* EXERCISE GOAL *
Could you copy every line of the data that contains "parameter"?

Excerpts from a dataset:

↓↓↓

**src/rtl/i2c_ee_pkg.sv**
```systemverilog
package i2c_ee_pkg;
  typedef enum logic [2:0] {ST_IDLE, ST_RX, ST_ACK, ST_TX, ST_MACK} st_e;
  typedef enum logic [1:0] {PH_DEV, PH_ADDR, PH_DATA} ph_e;
  localparam logic [3:0] DEV_PREFIX = 4'b1010;
endpackage

```
**src/rtl/i2c_ee_bus_sync.sv**
```systemverilog
module i2c_ee_bus_sync (
  input  logic clk_i,
  input  logic rst_ni,
  input  logic scl_i,
  input  logic sda_i,
  output logic scl_o,
  output logic sda_o,
  output logic scl_rise_o,
  output logic scl_fall_o,
  output logic start_o,
  output logic stop_o
);
  localparam int unsigned NLINE = 2;  // [0] scl, [1] sda
  logic [NLINE-1:0] pad, s1_q, s2_q, s3_q;
  assign pad = {sda_i, scl_i};

  for (genvar g = 0; g < NLINE; g++) begin : g_line
    always_ff @(posedge clk_i or negedge rst_ni) begin
      if (!rst_ni) begin
        s1_q[g] <= 1'b1;
        s2_q[g] <= 1'b1;
        s3_q[g] <= 1'b1;
      end else begin
        s1_q[g] <= pad[g];
        s2_q[g] <= s1_q[g];
        s3_q[g] <= s2_q[g];
      end
    end
  end

  assign scl_o      = s2_q[0];
  assign sda_o      = s2_q[1];
  assign scl_rise_o = s2_q[0] & ~s3_q[0];
  assign scl_fall_o = ~s2_q[0] & s3_q[0];
  assign start_o    = s2_q[0] & s3_q[0] & s3_q[1] & ~s2_q[1];
  assign stop_o     = s2_q[0] & s3_q[0] & ~s3_q[1] & s2_q[1];
endmodule

```
**src/rtl/i2c_ee_store.sv**
```systemverilog
module i2c_ee_store #(
  parameter int unsigned DEPTH = 256,
  parameter int unsigned PAGE  = 16
) (
  input  logic                               clk_i,
  input  logic                               rst_ni,
  input  logic [$clog2(DEPTH)-1:0]           rd_addr_i,
  output logic [7:0]                         rd_data_o,
  input  logic                               buf_we_i,
  input  logic [$clog2(PAGE)-1:0]            buf_idx_i,
  input  logic [7:0]                         buf_data_i,
  input  logic                               buf_clr_i,
  input  logic                               commit_i,
  input  logic [$clog2(DEPTH)-$clog2(PAGE)-1:0] page_i
);
  localparam int unsigned PW = $clog2(PAGE);

  logic [7:0]      mem_q [DEPTH];
  logic [7:0]      buf_q [PAGE];
  logic [PAGE-1:0] mask_q;

  assign rd_data_o = mem_q[rd_addr_i];

  always_ff @(posedge clk_i or negedge rst_ni) begin
    if (!rst_ni) begin
      for (int i = 0; i < DEPTH; i++) mem_q[i] <= 8'hFF;
    end else if (commit_i) begin
      for (int i = 0; i < PAGE; i++)
        if (mask_q[i]) mem_q[{page_i, PW'(i)}] <= buf_q[i];
    end
  end

  always_ff @(posedge clk_i or negedge rst_ni) begin
    if (!rst_ni) begin
      mask_q <= '0;
      for (int i = 0; i < PAGE; i++) buf_q[i] <= 8'h00;
    end else if (commit_i || buf_clr_i) begin
      mask_q <= '0;
    end else if (buf_we_i) begin
      buf_q[buf_idx_i]  <= buf_data_i;
      mask_q[buf_idx_i] <= 1'b1;
    end
  end

  // a commit always carries at least one latched byte
  a_r3_commit_nonempty: assert property (@(posedge clk_i) disable iff (!rst_ni)
    commit_i |-> (mask_q != '0));
endmodule

```
**src/rtl/i2c_ee_target.sv**
```systemverilog
module i2c_ee_target import i2c_ee_pkg::*; #(
  parameter int unsigned DEPTH        = 256,
  parameter int unsigned PAGE         = 16,
  parameter int unsigned WRITE_CYCLES = 1000
) (
  input  logic       clk_i,
  input  logic       rst_ni,
  input  logic       scl_i,
  input  logic       sda_i,
  output logic       sda_oe_o,
  input  logic       wp_i,
  input  logic [2:0] sel_pins_i
);
  localparam int unsigned AW = $clog2(DEPTH);
  localparam int unsigned PW = $clog2(PAGE);
  localparam int unsigned BW = $clog2(WRITE_CYCLES + 1);

  logic scl_s, sda_s, scl_rise, scl_fall, start_det, stop_det;
  st_e  st_q;
  ph_e  ph_q;
  logic [3:0]    cnt_q;
  logic [7:0]    sh_q, tx_q, rd_data;
  logic [AW-1:0] addr_q, rd_addr;
  logic          rd_q, wdata_q, armed_q, mack_q, oe_q;
  logic [BW-1:0] busy_q;
  logic          busy, dec, sel_hit, buf_we, buf_clr, commit;

  i2c_ee_bus_sync u_sync (
    .clk_i, .rst_ni, .scl_i, .sda_i,
    .scl_o(scl_s), .sda_o(sda_s), .scl_rise_o(scl_rise), .scl_fall_o(scl_fall),
    .start_o(start_det), .stop_o(stop_det)
  );

  always_comb begin
    busy    = busy_q != '0;
    dec     = !busy && st_q == ST_RX && scl_fall && cnt_q == 4'd8;
    sel_hit = sh_q[7:1] == {DEV_PREFIX, sel_pins_i};
    buf_we  = dec && ph_q == PH_DATA && !wp_i;
    commit  = !busy && stop_det && armed_q;
    buf_clr = !busy && (start_det || (stop_det && !armed_q) || (dec && ph_q == PH_ADDR));
    rd_addr = (st_q == ST_MACK) ? addr_q + AW'(1) : addr_q;
  end

  i2c_ee_store #(.DEPTH(DEPTH), .PAGE(PAGE)) u_store (
    .clk_i, .rst_ni,
    .rd_addr_i(rd_addr), .rd_data_o(rd_data),
    .buf_we_i(buf_we), .buf_idx_i(addr_q[PW-1:0]), .buf_data_i(sh_q),
    .buf_clr_i(buf_clr), .commit_i(commit), .page_i(addr_q[AW-1:PW])
  );

  always_ff @(posedge clk_i or negedge rst_ni) begin
    if (!rst_ni) begin
      st_q <= ST_IDLE; ph_q <= PH_DEV; cnt_q <= '0; sh_q <= '0; tx_q <= '0;
      addr_q <= '0; rd_q <= 1'b0; wdata_q <= 1'b0; armed_q <= 1'b0;
      mack_q <= 1'b0; oe_q <= 1'b0; busy_q <= '0;
    end else if (busy) begin
      busy_q <= busy_q - BW'(1);
      st_q <= ST_IDLE; oe_q <= 1'b0; armed_q <= 1'b0;
    end else if (start_det) begin
      st_q <= ST_RX; ph_q <= PH_DEV; cnt_q <= '0; rd_q <= 1'b0;
      oe_q <= 1'b0; armed_q <= 1'b0;
    end else if (stop_det) begin
      st_q <= ST_IDLE; oe_q <= 1'b0; armed_q <= 1'b0;
      if (armed_q) busy_q <= BW'(WRITE_CYCLES);
    end else begin
      unique case (st_q)
        ST_RX: begin
          if (scl_rise && cnt_q != 4'd8) begin
            sh_q  <= {sh_q[6:0], sda_s};
            cnt_q <= cnt_q + 4'd1;
          end
          if (scl_fall) begin
            if (cnt_q != 4'd8) armed_q <= 1'b0;  // a bit went by: no longer in the 10th slot
            else begin
              cnt_q   <= '0;
              wdata_q <= 1'b0;
              unique case (ph_q)
                PH_DEV: begin
                  if (sel_hit) begin
                    oe_q <= 1'b1; st_q <= ST_ACK; rd_q <= sh_q[0];
                    if (!sh_q[0]) ph_q <= PH_ADDR;
                  end else st_q <= ST_IDLE;
                end
                PH_ADDR: begin
                  oe_q <= 1'b1; st_q <= ST_ACK;
                  addr_q <= sh_q[AW-1:0]; ph_q <= PH_DATA;
                end
                PH_DATA: begin
                  if (wp_i) st_q <= ST_IDLE;
                  else begin
                    oe_q <= 1'b1; st_q <= ST_ACK; wdata_q <= 1'b1;
                    addr_q <= {addr_q[AW-1:PW], addr_q[PW-1:0] + PW'(1)};
                  end
                end
                default: st_q <= ST_IDLE;
              endcase
            end
          end
        end
        ST_ACK: if (scl_fall) begin
          cnt_q <= '0;
          if (rd_q) begin
            tx_q <= rd_data; oe_q <= ~rd_data[7]; st_q <= ST_TX;
          end else begin
            oe_q <= 1'b0; st_q <= ST_RX; armed_q <= wdata_q;
          end
        end
        ST_TX: if (scl_fall) begin
          if (cnt_q == 4'd7) begin
            oe_q <= 1'b0; st_q <= ST_MACK;
          end else begin
            tx_q <= {tx_q[6:0], 1'b0}; oe_q <= ~tx_q[6]; cnt_q <= cnt_q + 4'd1;
          end
        end
        ST_MACK: begin
          if (scl_rise) mack_q <= ~sda_s;
          if (scl_fall) begin
            addr_q <= addr_q + AW'(1);
            if (mack_q) begin
              tx_q <= rd_data; oe_q <= ~rd_data[7]; st_q <= ST_TX; cnt_q <= '0;
            end else st_q <= ST_IDLE;
          end
        end
        default: st_q <= ST_IDLE;
      endcase
    end
  end

  assign sda_oe_o = oe_q;

  a_r11_oe_only_scl_low: assert property (@(posedge clk_i) disable iff (!rst_ni)
    (scl_s && $past(scl_s)) |-> $stable(sda_oe_o));

  a_r7_busy_silent: assert property (@(posedge clk_i) disable iff (!rst_ni)
    busy |-> !sda_oe_o);

  a_r5_busy_after_stop: assert property (@(posedge clk_i) disable iff (!rst_ni)
    $rose(busy) |-> $past(stop_det));

  a_r4_page_wrap: assert property (@(posedge clk_i) disable iff (!rst_ni)
    buf_we |=> (addr_q[AW-1:PW] == $past(addr_q[AW-1:PW]))
            && (addr_q[PW-1:0] == $past(addr_q[PW-1:0]) + PW'(1)));
endmodule

```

↑↑↑

* SOLUTION FOR THIS TASK *
  parameter int unsigned DEPTH = 256,
  parameter int unsigned PAGE  = 16
  parameter int unsigned DEPTH        = 256,
  parameter int unsigned PAGE         = 16,
  parameter int unsigned WRITE_CYCLES = 1000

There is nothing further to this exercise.